Stressing over Life with a Teenager
Now that the kids are back to school stress begins. As humans we strive on structure and going back to daily or weekly routines helps make life easier. I often hear from parents that are so pleased that “we go back to school in just a few weeks. We are all ready!” But as you reached the end of last school year there could have been frustrations. Look back at last year and look at where the stress occurred for you as a parent? Were you or your kids too involved? Did you or your kids have late season burn-out? Did frustration rule around the house? If so you need to change– Today!

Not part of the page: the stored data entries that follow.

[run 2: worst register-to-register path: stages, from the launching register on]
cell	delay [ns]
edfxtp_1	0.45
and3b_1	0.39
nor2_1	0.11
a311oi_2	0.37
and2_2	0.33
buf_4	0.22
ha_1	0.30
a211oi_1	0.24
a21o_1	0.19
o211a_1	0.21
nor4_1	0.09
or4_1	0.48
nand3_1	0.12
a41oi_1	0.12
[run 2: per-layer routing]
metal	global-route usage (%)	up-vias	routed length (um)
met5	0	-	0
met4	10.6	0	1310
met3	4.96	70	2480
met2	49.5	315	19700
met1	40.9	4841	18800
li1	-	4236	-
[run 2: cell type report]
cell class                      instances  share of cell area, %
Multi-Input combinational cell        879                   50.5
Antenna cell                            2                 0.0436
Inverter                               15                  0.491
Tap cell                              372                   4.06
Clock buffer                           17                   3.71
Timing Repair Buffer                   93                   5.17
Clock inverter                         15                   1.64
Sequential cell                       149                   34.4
File: config.mk
export PLATFORM = sky130hd
export DESIGN_NAME = cslk_sensor_end_flat
export DESIGN_NICKNAME = d
export VERILOG_FILES = /design/src/cslk_pkg.sv /design/src/cslk_link_if.sv /design/src/cslk_sensor_end.sv /design/src/flat_wrapper.sv
export VERILOG_INCLUDE_DIRS = /design/src
export SDC_FILE = /design/constraint.sdc
export NUM_CORES = 1
export LEC_CHECK = 0
export BUFFER_PORTS_ARGS = -buffer_cell sky130_fd_sc_hd__buf_2
export CORE_MARGIN = 2
export CORE_UTILIZATION = 45
export DETAILED_ROUTE_END_ITERATION = 12
export GPL_ROUTABILITY_DRIVEN = 0
export GPL_TIMING_DRIVEN = 1
export RECOVER_POWER = 50
export SLEW_MARGIN = 20
export SYNTH_ARGS = -nofsm -noshare
export SYNTH_HDL_FRONTEND = slang
export SYNTH_SLANG_ARGS = --single-unit
File: constraint.sdc
create_clock -name i_ref_clk -period 4.6 [get_ports i_ref_clk]
set_input_delay 0.23 -clock i_ref_clk [delete_from_list [all_inputs] [get_ports i_ref_clk]]
set_output_delay 0.23 -clock i_ref_clk [all_outputs]
set_load 0.005 [all_outputs]
**src/include/steer_pkg.sv**
```systemverilog
// package with register map, field positions and reset values for the pwm output steering block
package steer_pkg;

	// -----------------------------------------------------------------
	// register byte addresses
	// -----------------------------------------------------------------
	localparam logic [7:0] ccp_unit1_control_addr = 8'h00;
	localparam logic [7:0] ccp_unit2_control_addr = 8'h04;
	localparam logic [7:0] steering_control_addr  = 8'h08;
	localparam logic [7:0] pin_direction_addr     = 8'h0c;
	localparam logic [7:0] port_latch_addr        = 8'h10;
	localparam logic [7:0] steer_status_addr      = 8'h14;

	// -----------------------------------------------------------------
	// control register fields
	// -----------------------------------------------------------------
	localparam int         mode_lsb        = 0;
	localparam int         duty_lsb        = 4;
	localparam int         config_lsb      = 6;
	localparam logic [1:0] mode_pwm_upper  = 2'h3;
	localparam logic [1:0] config_single   = 2'h0;

	// -----------------------------------------------------------------
	// reset values
	// -----------------------------------------------------------------
	localparam logic [7:0] control_reset   = 8'h00;
	localparam logic [3:0] steer_reset     = 4'h1;
	localparam logic [3:0] direction_reset = 4'hf;
	localparam logic [3:0] latch_reset     = 4'h0;

	// -----------------------------------------------------------------
	// ahb-lite encodings
	// -----------------------------------------------------------------
	localparam logic [1:0] htrans_nonseq   = 2'h2;
	localparam logic [1:0] htrans_seq      = 2'h3;
	localparam logic [2:0] hsize_word      = 3'h2;

	typedef logic [3:0] pin_vec_type;

endpackage : steer_pkg

```
**src/design/steer_pin_cell.sv**
```systemverilog
// one output pin: steering select, polarity, shutdown and direction for a single pin
module steer_pin_cell (
	input  wire logic sys_clk_i,    // system clock
	input  wire logic reset_i,      // async reset, high
	input  wire logic steer_on_i,   // steering mode active
	input  wire logic steer_en_i,   // this pin's steer enable
	input  wire logic pwm_i,        // raw pwm waveform
	input  wire logic invert_i,     // polarity select for this pin
	input  wire logic shutdown_i,   // auto-shutdown active
	input  wire logic shut_level_i, // level a shut pin is forced to
	input  wire logic latch_i,      // port latch bit
	input  wire logic dir_out_i,    // direction bit (0 = output)
	output logic      pin_o,        // pin level
	output logic      pin_oe_o      // pin driver enable
);

	typedef struct packed {
		logic pin;
		logic oe;
	} cell_type;

	cell_type state;
	cell_type next_state;

	// -----------------------------------------------------------------
	// pin mux
	// -----------------------------------------------------------------
	// a pin not steered stays with the port latch so firmware keeps full control
	always_comb begin
		next_state     = state;
		next_state.oe  = ~dir_out_i;
		if (steer_on_i && steer_en_i) begin
			if (shutdown_i) begin
				next_state.pin = shut_level_i;           // [RULE5]
			end else begin
				next_state.pin = pwm_i ^ invert_i;       // [RULE2] [RULE3]
			end
		end else begin
			next_state.pin = latch_i;                   // [RULE7]
		end
	end

	always_ff @(posedge sys_clk_i or posedge reset_i) begin
		if (reset_i) begin
			state <= '0;
		end else begin
			state <= next_state;
		end
	end

	assign pin_o    = state.pin;
	assign pin_oe_o = state.oe;

endmodule : steer_pin_cell

```
**src/design/pwm_output_steering.sv**
```systemverilog
// pwm output steering stage: ahb-lite registers and four steered pwm pins
// Function
// (RULE1) steering applies only when the mode field upper bits are 11 and the output config field is 00.
// (RULE2) the same pwm waveform goes to every pin A to D whose steer enable bit is set.
// (RULE3) the mode field low two bits choose the output polarity of the steered pins.
// (RULE4) software sets a pin's direction bit to 0 so its driver is enabled.
// (RULE5) auto-shutdown still works in steering mode and only touches steered pins.
// (RULE6) software sets at least one steer enable bit to get any pwm output.
// (RULE7) a pin whose steer enable is clear carries the port latch value, not pwm.
//
// Our own choices: the AHB-Lite register port and the register offsets.
module pwm_output_steering
	import steer_pkg::*;
(
	input  wire logic                   sys_clk_i,    // system clock, 50 MHz
	input  wire logic                   reset_i,      // async reset, high
	input  wire logic                   hsel_i,       // ahb slave select
	input  wire logic [7:0]             haddr_i,      // ahb address
	input  wire logic [1:0]             htrans_i,     // ahb transfer type
	input  wire logic                   hwrite_i,     // ahb write
	input  wire logic [2:0]             hsize_i,      // ahb size
	input  wire logic [31:0]            hwdata_i,     // ahb write data
	input  wire logic                   hready_i,     // ahb bus ready
	output logic      [31:0]            hrdata_o,     // ahb read data
	output logic                        hreadyout_o,  // ahb slave ready
	output logic                        hresp_o,      // ahb response
	input  wire logic                   pwm_unit1_i,  // unit 1 pwm waveform
	input  wire logic                   pwm_unit2_i,  // unit 2 pwm waveform
	input  wire logic                   shutdown_i,   // auto-shutdown request
	output steer_pkg::pin_vec_type      pwm_pins_o,   // output pins A..D
	output steer_pkg::pin_vec_type      pwm_pins_oe_o // output enables A..D
);

	import steer_pkg::*;

	typedef struct packed {
		logic [7:0]  unit1_ctrl;
		logic [7:0]  unit2_ctrl;
		logic [3:0]  steer_en;
		logic [3:0]  direction;
		logic [3:0]  latch;
		logic        wr_pend;
		logic [7:0]  wr_addr;
		logic [31:0] rdata;
	} regs_type;

	regs_type r;
	regs_type next_r;

	logic        steer_on;
	logic [1:0]  polarity;
	logic        shut_level;
	logic [31:0] read_mux;
	logic        access;

	// -----------------------------------------------------------------
	// mode decode
	// -----------------------------------------------------------------
	// only unit 1 feeds the pins; unit 2 registers are kept for software
	assign steer_on = (r.unit1_ctrl[mode_lsb+3 -: 2] == mode_pwm_upper) &&
		(r.unit1_ctrl[config_lsb +: 2] == config_single);            // [RULE1]
	assign polarity = r.unit1_ctrl[mode_lsb +: 2];                     // [RULE3]
	// shut pins all go to polarity bit 0, the inactive level of pins B and D
	assign shut_level = polarity[0];                                    // [RULE5]

	// -----------------------------------------------------------------
	// ahb-lite slave, zero wait states
	// -----------------------------------------------------------------
	assign access = hsel_i && hready_i && (htrans_i == htrans_nonseq || htrans_i == htrans_seq);

	// read data registered in the address phase so hrdata comes from a flop
	always_comb begin
		read_mux = 32'h0;
		if (haddr_i == ccp_unit1_control_addr) begin
			read_mux = {24'h0, r.unit1_ctrl};
		end else if (haddr_i == ccp_unit2_control_addr) begin
			read_mux = {24'h0, r.unit2_ctrl};
		end else if (haddr_i == steering_control_addr) begin
			read_mux = {28'h0, r.steer_en};
		end else if (haddr_i == pin_direction_addr) begin
			read_mux = {28'h0, r.direction};
		end else if (haddr_i == port_latch_addr) begin
			read_mux = {28'h0, r.latch};
		end else if (haddr_i == steer_status_addr) begin
			read_mux = {27'h0, shutdown_i, pwm_pins_oe_o == 4'h0, steer_on, r.steer_en != 4'h0, pwm_unit1_i};
		end else begin
			read_mux = 32'h0;
		end
	end

	// register writes land in the data phase
	always_comb begin
		next_r         = r;
		next_r.wr_pend = access && hwrite_i;
		if (access) begin
			next_r.wr_addr = haddr_i;
		end
		if (access && !hwrite_i) begin
			next_r.rdata = read_mux;
		end
		if (r.wr_pend) begin
			if (r.wr_addr == ccp_unit1_control_addr) begin
				next_r.unit1_ctrl = hwdata_i[7:0];
			end else if (r.wr_addr == ccp_unit2_control_addr) begin
				next_r.unit2_ctrl = hwdata_i[7:0];
			end else if (r.wr_addr == steering_control_addr) begin
				next_r.steer_en = hwdata_i[3:0];      // [RULE6]
			end else if (r.wr_addr == pin_direction_addr) begin
				next_r.direction = hwdata_i[3:0];     // [RULE4]
			end else if (r.wr_addr == port_latch_addr) begin
				next_r.latch = hwdata_i[3:0];
			end
		end
	end

	always_ff @(posedge sys_clk_i or posedge reset_i) begin
		if (reset_i) begin
			r.unit1_ctrl <= control_reset;
			r.unit2_ctrl <= control_reset;
			r.steer_en   <= steer_reset;
			r.direction  <= direction_reset;
			r.latch      <= latch_reset;
			r.wr_pend    <= 1'b0;
			r.wr_addr    <= 8'h00;
			r.rdata      <= 32'h0;
		end else begin
			r <= next_r;
		end
	end

	assign hrdata_o    = r.rdata;
	assign hreadyout_o = 1'b1;
	assign hresp_o     = 1'b0;

	// -----------------------------------------------------------------
	// pin cells
	// -----------------------------------------------------------------
	// polarity bit 1 inverts A and C, bit 0 inverts B and D
	genvar i;
	generate
		for (i = 0; i < 4; i++) begin : g_pin
			steer_pin_cell u_cell (
				.sys_clk_i    (sys_clk_i),
				.reset_i      (reset_i),
				.steer_on_i   (steer_on),
				.steer_en_i   (r.steer_en[i]),               // [RULE2]
				.pwm_i        (pwm_unit1_i),
				.invert_i     (i % 2 == 0 ? polarity[1] : polarity[0]),
				.shutdown_i   (shutdown_i),
				.shut_level_i (shut_level),
				.latch_i      (r.latch[i]),
				.dir_out_i    (r.direction[i]),
				.pin_o        (pwm_pins_o[i]),
				.pin_oe_o     (pwm_pins_oe_o[i])
			);
		end
	endgenerate

endmodule : pwm_output_steering

```
## config.mk

```make
export PLATFORM = sky130hd
export DESIGN_NAME = pwd_watchdog
export DESIGN_NICKNAME = d
export VERILOG_FILES = /design/src/verilog/pwd_pkg.sv /design/src/verilog/pwd_prescaler.sv /design/src/verilog/pwd_watchdog.sv
export SDC_FILE = /design/constraint.sdc
export NUM_CORES = 1
export LEC_CHECK = 0
export BUFFER_PORTS_ARGS = -buffer_cell sky130_fd_sc_hd__buf_2
export CAP_MARGIN = 20
export CORE_UTILIZATION = 57
export DETAILED_ROUTE_END_ITERATION = 12
export GPL_ROUTABILITY_DRIVEN = 0
export PLACE_DENSITY = 0.85
export SYNTH_ARGS = -nofsm -noshare
export SYNTH_HDL_FRONTEND = slang
export SYNTH_SLANG_ARGS = --single-unit
```

## constraint.sdc

```tcl
create_clock -name core_clk -period 3.32 [get_ports core_clk]
set_clock_uncertainty 0.15 [all_clocks]
set_input_delay 0 -clock core_clk [delete_from_list [all_inputs] [get_ports core_clk]]
set_output_delay 0 -clock core_clk [all_outputs]
set_load 0.01 [all_outputs]
```

## src/verilog/pwd_pkg.sv

```systemverilog
// shared constants of the protected watchdog timer
package pwd_pkg;

  // ************************************************************
  // register map (byte addresses on apb)
  // ************************************************************
  localparam logic [7:0] ADDR_CONTROL_STATUS = 8'h00;
  localparam logic [7:0] ADDR_COUNTER        = 8'h04;
  localparam logic [7:0] ADDR_CLOCK_MODE     = 8'h08;
  localparam logic [7:0] ADDR_IRQ_STATUS     = 8'h0C;
  localparam logic [7:0] ADDR_IRQ_MASK       = 8'h10;

  // ************************************************************
  // control/status field positions
  // ************************************************************
  localparam int BIT_COUNTER_WE_INHIBIT = 7;
  localparam int BIT_COUNTER_WE         = 6;
  localparam int BIT_REG_WE_INHIBIT     = 5;
  localparam int BIT_REG_WE             = 4;
  localparam int BIT_RUN_INHIBIT        = 3;
  localparam int BIT_RUN                = 2;
  localparam int BIT_CAUSE_INHIBIT      = 1;
  localparam int BIT_CAUSE              = 0;

  // ************************************************************
  // widths, reset values, counts
  // ************************************************************
  localparam int          CNT_W          = 8;
  localparam logic [7:0]  CNT_MAX        = 8'hFF;
  localparam logic [7:0]  CNT_RESET      = 8'h00;
  localparam logic [3:0]  MODE_RESET     = 4'hF;
  localparam logic [3:0]  MODE_PAD_ONES  = 4'hF;
  localparam int          PRESCALE_W     = 13;
  localparam int          TAP_COUNT      = 8;
  localparam int          TAP_FIRST_LOG2 = 6;
  localparam int          RST_OSC_CYCLES = 256;
  localparam logic [7:0]  RST_LEFT_INIT  = 8'(RST_OSC_CYCLES - 1);
  localparam logic [31:0] DATA_ZERO      = 32'h0000_0000;

endpackage : pwd_pkg

```

## src/verilog/pwd_prescaler.sv

```systemverilog
// free-running prescaler producing the eight divided-clock enable pulses
`timescale 1ns/1ps
module pwd_prescaler #(
  parameter int DIV_W  = pwd_pkg::PRESCALE_W,
  parameter int TAPS   = pwd_pkg::TAP_COUNT,
  parameter int FIRST  = pwd_pkg::TAP_FIRST_LOG2
) (
  // clock and reset
  input  wire logic            core_clk,
  input  wire logic            nrst,
  // one-cycle pulses, tap k at clock / 2^(FIRST+k)
  output logic [TAPS-1:0]      tap_tick
);

  logic [DIV_W-1:0] div_cnt;

  // ************************************************************
  // divider chain
  // ************************************************************
  // single counter serves all taps so their pulses stay aligned
  always_ff @(posedge core_clk or negedge nrst)
  begin
    if (!nrst)
      div_cnt <= '0;
    else
      div_cnt <= div_cnt + DIV_W'(1);
  end

  // one pulse per tap when its low bits are all ones
  genvar k;
  generate
    for (k = 0; k < TAPS; k++)
    begin : g_tap
      localparam logic [DIV_W-1:0] MASK = DIV_W'((1 << (FIRST + k)) - 1);
      always_ff @(posedge core_clk or negedge nrst)
      begin
        if (!nrst)
          tap_tick[k] <= 1'b0;
        else
          tap_tick[k] <= ((div_cnt & MASK) == MASK);
      end
    end
  endgenerate

endmodule : pwd_prescaler

```

## src/verilog/pwd_watchdog.sv

```systemverilog
// protected watchdog timer with guarded control register and apb slave
`timescale 1ns/1ps
module pwd_watchdog #(
  parameter int ADDR_W = 8
) (
  // clock and reset
  input  wire logic              core_clk,
  input  wire logic              nrst,
  // internal oscillator, asynchronous to core_clk
  input  wire logic              osc_clk_in,
  // apb slave
  input  wire logic              psel,
  input  wire logic              penable,
  input  wire logic              pwrite,
  input  wire logic [ADDR_W-1:0] paddr,
  input  wire logic [31:0]       pwdata,
  output logic                   pready,
  output logic [31:0]            prdata,
  output logic                   pslverr,
  // outputs to the chip
  output logic                   wdt_reset_out,
  output logic                   irq
);

  // ************************************************************
  // state
  // ************************************************************
  logic                              counter_write_enable;
  logic                              register_write_enable;
  logic                              run_bit;
  logic                              reset_cause_flag;
  logic [pwd_pkg::CNT_W-1:0]         wdt_counter;
  logic [3:0]                        clock_select_field;
  logic                              irq_status;
  logic                              irq_mask;
  logic [7:0]                        rst_left;
  logic                              osc_s1;
  logic                              osc_s2;
  logic                              osc_s3;
  logic                              osc_tick;
  logic [pwd_pkg::TAP_COUNT-1:0]     tap_tick;
  logic                              count_tick;
  logic                              access;
  logic                              wr_now;
  logic                              cnt_load;
  logic                              overflow;
  logic [31:0]                       next_prdata;
  logic                              next_err;

  // ************************************************************
  // count sources
  // ************************************************************
  pwd_prescaler #(
    .DIV_W (pwd_pkg::PRESCALE_W),
    .TAPS  (pwd_pkg::TAP_COUNT),
    .FIRST (pwd_pkg::TAP_FIRST_LOG2)
  ) u_prescaler (
    .core_clk (core_clk),
    .nrst     (nrst),
    .tap_tick (tap_tick)
  );

  // oscillator synchroniser; edges seen only on stage two and three
  always_ff @(posedge core_clk or negedge nrst)
  begin
    if (!nrst)
    begin
      osc_s1 <= 1'b0;
      osc_s2 <= 1'b0;
      osc_s3 <= 1'b0;
    end
    else
    begin
      osc_s1 <= osc_clk_in;
      osc_s2 <= osc_s1;
      osc_s3 <= osc_s2;
    end
  end

  // oscillator must run slower than core_clk / 2 to be seen at all
  assign osc_tick = osc_s2 & ~osc_s3;

  // source decode, shared by the counter and its checks
  function automatic logic pick_tick(input logic [3:0]                    sel,
                                     input logic [pwd_pkg::TAP_COUNT-1:0] taps,
                                     input logic                          osc);
    if (sel[3])
      pick_tick = taps[sel[2:0]];
    else
      pick_tick = osc;
  endfunction : pick_tick

  // oscillator path has no gating by chip mode; like the taps it counts only while run_bit is set
  assign count_tick = pick_tick(clock_select_field, tap_tick, osc_tick);

  // ************************************************************
  // apb decode
  // ************************************************************
  // one wait state so that pready and prdata come from flops
  assign access   = psel & penable;
  assign wr_now   = access & pready & pwrite;
  assign cnt_load = wr_now & (paddr == ADDR_W'(pwd_pkg::ADDR_COUNTER)) & counter_write_enable;
  assign overflow = run_bit & count_tick & ~cnt_load & (wdt_counter == pwd_pkg::CNT_MAX);

  // read mux and error decode
  always_comb
  begin
    next_prdata = pwd_pkg::DATA_ZERO;
    next_err    = 1'b0;
    if (paddr == ADDR_W'(pwd_pkg::ADDR_CONTROL_STATUS))
      next_prdata[7:0] = {1'b1, counter_write_enable, 1'b1, register_write_enable,
                          1'b1, run_bit, 1'b1, reset_cause_flag};
    else if (paddr == ADDR_W'(pwd_pkg::ADDR_COUNTER))
      next_prdata[7:0] = wdt_counter;
    else if (paddr == ADDR_W'(pwd_pkg::ADDR_CLOCK_MODE))
      next_prdata[7:0] = {pwd_pkg::MODE_PAD_ONES, clock_select_field};
    else if (paddr == ADDR_W'(pwd_pkg::ADDR_IRQ_STATUS))
      next_prdata[0] = irq_status;
    else if (paddr == ADDR_W'(pwd_pkg::ADDR_IRQ_MASK))
      next_prdata[0] = irq_mask;
    else
      next_err = 1'b1;
  end

  // bus answer registers
  always_ff @(posedge core_clk or negedge nrst)
  begin
    if (!nrst)
    begin
      pready  <= 1'b0;
      prdata  <= pwd_pkg::DATA_ZERO;
      pslverr <= 1'b0;
    end
    else
    begin
      pready  <= access & ~pready;
      pslverr <= access & ~pready & next_err;
      if (access & ~pready & ~pwrite)
        prdata <= next_prdata;
    end
  end

  // ************************************************************
  // control/status register
  // ************************************************************
  // each guarded bit looks only at its own inhibit in the same byte;
  // the run/cause guard uses the enable held before this write
  always_ff @(posedge core_clk or negedge nrst)
  begin
    if (!nrst)
    begin
      counter_write_enable  <= 1'b0;
      register_write_enable <= 1'b0;
      run_bit               <= 1'b0;
    end
    else if (wr_now && paddr == ADDR_W'(pwd_pkg::ADDR_CONTROL_STATUS))
    begin
      if (!pwdata[pwd_pkg::BIT_COUNTER_WE_INHIBIT])
        counter_write_enable <= pwdata[pwd_pkg::BIT_COUNTER_WE];
      if (!pwdata[pwd_pkg::BIT_REG_WE_INHIBIT])
        register_write_enable <= pwdata[pwd_pkg::BIT_REG_WE];
      if (register_write_enable && !pwdata[pwd_pkg::BIT_RUN_INHIBIT])
        run_bit <= pwdata[pwd_pkg::BIT_RUN];
    end
  end

  // cause flag; only overflow sets it, software may only clear it; set wins
  always_ff @(posedge core_clk or negedge nrst)
  begin
    if (!nrst)
      reset_cause_flag <= 1'b0;
    else if (overflow)
      reset_cause_flag <= 1'b1;
    else if (wr_now && paddr == ADDR_W'(pwd_pkg::ADDR_CONTROL_STATUS) && register_write_enable &&
             !pwdata[pwd_pkg::BIT_CAUSE_INHIBIT] && !pwdata[pwd_pkg::BIT_CAUSE])
      reset_cause_flag <= 1'b0;
  end

  // ************************************************************
  // counter and clock mode
  // ************************************************************
  // a load beats a same-cycle count pulse
  always_ff @(posedge core_clk or negedge nrst)
  begin
    if (!nrst)
      wdt_counter <= pwd_pkg::CNT_RESET;
    else if (cnt_load)
      wdt_counter <= pwdata[pwd_pkg::CNT_W-1:0];
    else if (run_bit && count_tick)
      wdt_counter <= wdt_counter + pwd_pkg::CNT_W'(1);
  end

  // clock select; switching may add one stray pulse
  always_ff @(posedge core_clk or negedge nrst)
  begin
    if (!nrst)
      clock_select_field <= pwd_pkg::MODE_RESET;
    else if (wr_now && paddr == ADDR_W'(pwd_pkg::ADDR_CLOCK_MODE))
      clock_select_field <= pwdata[3:0];
  end

  // ************************************************************
  // internal reset pulse
  // ************************************************************
  // stretched in oscillator periods; a new overflow restarts it
  always_ff @(posedge core_clk or negedge nrst)
  begin
    if (!nrst)
    begin
      wdt_reset_out <= 1'b0;
      rst_left      <= '0;
    end
    else if (overflow)
    begin
      wdt_reset_out <= 1'b1;
      rst_left      <= pwd_pkg::RST_LEFT_INIT;
    end
    else if (wdt_reset_out && osc_tick)
    begin
      if (rst_left == '0)
        wdt_reset_out <= 1'b0;
      else
        rst_left <= rst_left - 8'(1);
    end
  end

  // ************************************************************
  // interrupt
  // ************************************************************
  // overflow sets status, write one clears; set wins
  always_ff @(posedge core_clk or negedge nrst)
  begin
    if (!nrst)
    begin
      irq_status <= 1'b0;
      irq_mask   <= 1'b0;
      irq        <= 1'b0;
    end
    else
    begin
      if (overflow)
        irq_status <= 1'b1;
      else if (wr_now && paddr == ADDR_W'(pwd_pkg::ADDR_IRQ_STATUS) && pwdata[0])
        irq_status <= 1'b0;
      if (wr_now && paddr == ADDR_W'(pwd_pkg::ADDR_IRQ_MASK))
        irq_mask <= pwdata[0];
      irq <= irq_status & irq_mask;
    end
  end
endmodule : pwd_watchdog

```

To make a change first you as a parent needs to decide to change. Yes, you are changing your child’s schedule, but it is also your schedule too! So once you have decided to make your life easier it’s time to sit down with your teen and simplify your life. Does your teenager need to be involved in three extra-curricular activities? Are they asked to perform 7 days a week? It’s too much — Teenagers are not adults. As parents you felt the pressure of last year, now imagine your teenager– a child who can’t quite cope effectively with life. You need to give them a break. You need to brake too.
Simplify your life, schedule your family so your kids can learn to manage life. Schedule in some down time or mental health days. Look for the “fun stuff” that makes them smile because this should follow up the”unfun stuff.” Help your child establish a routine after school for homework, chores, and more down time. Remember, they have been “working” all day too! When they are doing their homework make sure they are only studying a maximum of 12-18 minutes. Then have them get up and move around for a minute or two and then start back for another 12-18 minutes. At the next break, give them 5-10 minute break for snack, texting, or moving around. Then back to the quick break (lather, rinse, repeat as needed). Oh yes I believe in not letting your teen study with their cell phone. But they can text during their breaks. More on that another time.
Once both of you have established a routine write it down. Agree to the new schedule. Sign the new schedule and post it. It is all about accountability to the other person. Parents don’t slack on the follow through even when your teenager whines like when they were three years old. The follow through is probably the most important of all. Hang in there and if you have questions just ask.